__Required action__. After finding the line with "export CORE_UTILIZATION = 40" in the entries below, retype exactly each line from there through the line with "set_input_delay 0.4 -clock", including that final line.

__Input records__.
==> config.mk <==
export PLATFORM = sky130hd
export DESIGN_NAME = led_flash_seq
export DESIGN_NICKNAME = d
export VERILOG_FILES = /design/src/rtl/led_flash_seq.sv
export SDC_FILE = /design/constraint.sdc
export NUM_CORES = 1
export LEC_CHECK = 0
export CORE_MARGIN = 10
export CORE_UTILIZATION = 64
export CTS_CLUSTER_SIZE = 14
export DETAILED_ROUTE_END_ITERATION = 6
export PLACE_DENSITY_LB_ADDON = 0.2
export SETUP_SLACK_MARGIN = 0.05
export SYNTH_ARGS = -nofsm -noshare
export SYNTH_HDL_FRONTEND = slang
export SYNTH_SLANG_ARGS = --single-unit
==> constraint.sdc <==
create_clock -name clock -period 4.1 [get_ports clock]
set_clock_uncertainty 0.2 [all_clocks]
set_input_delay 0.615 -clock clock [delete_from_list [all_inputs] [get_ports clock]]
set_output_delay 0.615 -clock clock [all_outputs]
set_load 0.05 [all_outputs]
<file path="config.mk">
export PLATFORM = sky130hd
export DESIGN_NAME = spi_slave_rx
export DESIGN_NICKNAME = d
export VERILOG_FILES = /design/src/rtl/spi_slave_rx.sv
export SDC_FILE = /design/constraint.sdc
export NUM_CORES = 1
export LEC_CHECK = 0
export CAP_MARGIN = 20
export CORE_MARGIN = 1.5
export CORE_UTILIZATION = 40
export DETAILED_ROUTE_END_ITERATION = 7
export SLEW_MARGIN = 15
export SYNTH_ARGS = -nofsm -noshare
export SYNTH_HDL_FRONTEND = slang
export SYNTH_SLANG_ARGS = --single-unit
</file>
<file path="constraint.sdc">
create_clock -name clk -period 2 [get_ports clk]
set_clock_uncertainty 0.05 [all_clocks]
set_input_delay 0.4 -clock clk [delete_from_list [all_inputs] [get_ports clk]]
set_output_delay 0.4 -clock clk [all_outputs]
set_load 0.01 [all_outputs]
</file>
...
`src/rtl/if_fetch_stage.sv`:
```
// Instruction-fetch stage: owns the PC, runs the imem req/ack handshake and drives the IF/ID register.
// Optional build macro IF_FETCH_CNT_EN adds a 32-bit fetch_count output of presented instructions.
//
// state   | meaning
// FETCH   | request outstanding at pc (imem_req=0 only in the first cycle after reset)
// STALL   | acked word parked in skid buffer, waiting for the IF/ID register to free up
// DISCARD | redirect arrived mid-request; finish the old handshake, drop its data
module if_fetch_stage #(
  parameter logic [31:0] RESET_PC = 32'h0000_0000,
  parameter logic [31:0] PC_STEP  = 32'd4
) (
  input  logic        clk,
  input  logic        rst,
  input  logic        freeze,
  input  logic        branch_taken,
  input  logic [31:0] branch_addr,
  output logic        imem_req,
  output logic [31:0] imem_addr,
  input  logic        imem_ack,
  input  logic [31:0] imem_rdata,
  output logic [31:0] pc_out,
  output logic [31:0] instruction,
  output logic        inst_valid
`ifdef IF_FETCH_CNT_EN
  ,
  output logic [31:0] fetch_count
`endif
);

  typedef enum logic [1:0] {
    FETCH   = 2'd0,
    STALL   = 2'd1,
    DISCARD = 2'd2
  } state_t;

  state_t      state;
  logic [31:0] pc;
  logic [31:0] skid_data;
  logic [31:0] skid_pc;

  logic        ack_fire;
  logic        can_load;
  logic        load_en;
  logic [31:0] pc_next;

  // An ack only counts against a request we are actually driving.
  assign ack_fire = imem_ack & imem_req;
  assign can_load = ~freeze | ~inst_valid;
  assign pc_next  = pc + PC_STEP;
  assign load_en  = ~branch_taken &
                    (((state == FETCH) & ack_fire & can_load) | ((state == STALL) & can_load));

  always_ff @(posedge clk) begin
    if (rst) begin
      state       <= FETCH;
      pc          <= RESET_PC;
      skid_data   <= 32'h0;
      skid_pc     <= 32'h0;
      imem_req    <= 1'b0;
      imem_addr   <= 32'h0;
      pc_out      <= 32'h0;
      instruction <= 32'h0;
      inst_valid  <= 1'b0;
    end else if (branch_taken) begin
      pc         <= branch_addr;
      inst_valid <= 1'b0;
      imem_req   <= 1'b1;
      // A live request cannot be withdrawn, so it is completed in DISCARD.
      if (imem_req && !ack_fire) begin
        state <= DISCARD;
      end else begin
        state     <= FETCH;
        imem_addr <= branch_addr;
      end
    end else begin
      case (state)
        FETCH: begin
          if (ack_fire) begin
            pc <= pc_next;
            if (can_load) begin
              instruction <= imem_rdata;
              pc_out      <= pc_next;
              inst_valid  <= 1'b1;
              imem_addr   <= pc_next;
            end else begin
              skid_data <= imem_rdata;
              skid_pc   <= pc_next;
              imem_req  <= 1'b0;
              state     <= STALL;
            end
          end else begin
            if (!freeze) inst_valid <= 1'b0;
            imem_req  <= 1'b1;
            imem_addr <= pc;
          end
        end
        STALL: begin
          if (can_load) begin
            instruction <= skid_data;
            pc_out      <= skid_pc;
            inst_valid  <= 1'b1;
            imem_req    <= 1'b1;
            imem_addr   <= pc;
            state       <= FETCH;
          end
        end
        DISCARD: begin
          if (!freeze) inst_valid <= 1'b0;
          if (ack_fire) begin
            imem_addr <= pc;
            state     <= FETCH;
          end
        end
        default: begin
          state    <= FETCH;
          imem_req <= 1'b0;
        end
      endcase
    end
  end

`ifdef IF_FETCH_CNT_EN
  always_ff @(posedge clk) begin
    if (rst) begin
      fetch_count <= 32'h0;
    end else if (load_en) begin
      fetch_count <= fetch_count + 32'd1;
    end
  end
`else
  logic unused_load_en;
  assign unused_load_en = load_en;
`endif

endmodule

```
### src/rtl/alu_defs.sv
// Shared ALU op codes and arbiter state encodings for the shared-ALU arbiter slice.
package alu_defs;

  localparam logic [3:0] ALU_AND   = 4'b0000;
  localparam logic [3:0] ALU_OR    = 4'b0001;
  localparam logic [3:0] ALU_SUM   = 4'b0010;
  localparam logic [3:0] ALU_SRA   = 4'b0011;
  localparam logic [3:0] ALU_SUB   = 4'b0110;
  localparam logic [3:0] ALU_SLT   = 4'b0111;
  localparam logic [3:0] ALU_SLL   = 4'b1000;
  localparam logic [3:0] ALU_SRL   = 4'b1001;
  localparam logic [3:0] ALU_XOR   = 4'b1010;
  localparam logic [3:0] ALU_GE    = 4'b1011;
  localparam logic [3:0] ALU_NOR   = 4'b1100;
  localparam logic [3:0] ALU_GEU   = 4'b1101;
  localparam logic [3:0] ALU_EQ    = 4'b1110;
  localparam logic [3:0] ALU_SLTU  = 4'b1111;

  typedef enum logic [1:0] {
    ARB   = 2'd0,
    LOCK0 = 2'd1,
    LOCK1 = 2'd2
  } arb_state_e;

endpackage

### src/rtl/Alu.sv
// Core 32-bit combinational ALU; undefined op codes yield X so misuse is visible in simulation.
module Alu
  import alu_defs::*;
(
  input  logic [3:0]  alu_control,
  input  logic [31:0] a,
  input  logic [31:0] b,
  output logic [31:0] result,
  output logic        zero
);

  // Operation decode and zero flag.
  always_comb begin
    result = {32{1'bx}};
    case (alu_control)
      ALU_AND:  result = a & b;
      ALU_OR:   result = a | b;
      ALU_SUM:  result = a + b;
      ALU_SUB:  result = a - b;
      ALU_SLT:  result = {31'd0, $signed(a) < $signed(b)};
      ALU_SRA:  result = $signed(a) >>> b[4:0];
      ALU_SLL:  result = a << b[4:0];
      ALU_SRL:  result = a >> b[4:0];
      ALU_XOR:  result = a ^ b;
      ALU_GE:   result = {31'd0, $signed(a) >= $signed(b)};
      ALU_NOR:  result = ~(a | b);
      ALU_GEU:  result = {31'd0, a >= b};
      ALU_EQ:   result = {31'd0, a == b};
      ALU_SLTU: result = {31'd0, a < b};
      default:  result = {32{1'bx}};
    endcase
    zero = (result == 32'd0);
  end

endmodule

__Answer__.
export CORE_UTILIZATION = 40
export DETAILED_ROUTE_END_ITERATION = 7
export SLEW_MARGIN = 15
export SYNTH_ARGS = -nofsm -noshare
export SYNTH_HDL_FRONTEND = slang
export SYNTH_SLANG_ARGS = --single-unit
</file>
<file path="constraint.sdc">
create_clock -name clk -period 2 [get_ports clk]
set_clock_uncertainty 0.05 [all_clocks]
set_input_delay 0.4 -clock clk [delete_from_list [all_inputs] [get_ports clk]]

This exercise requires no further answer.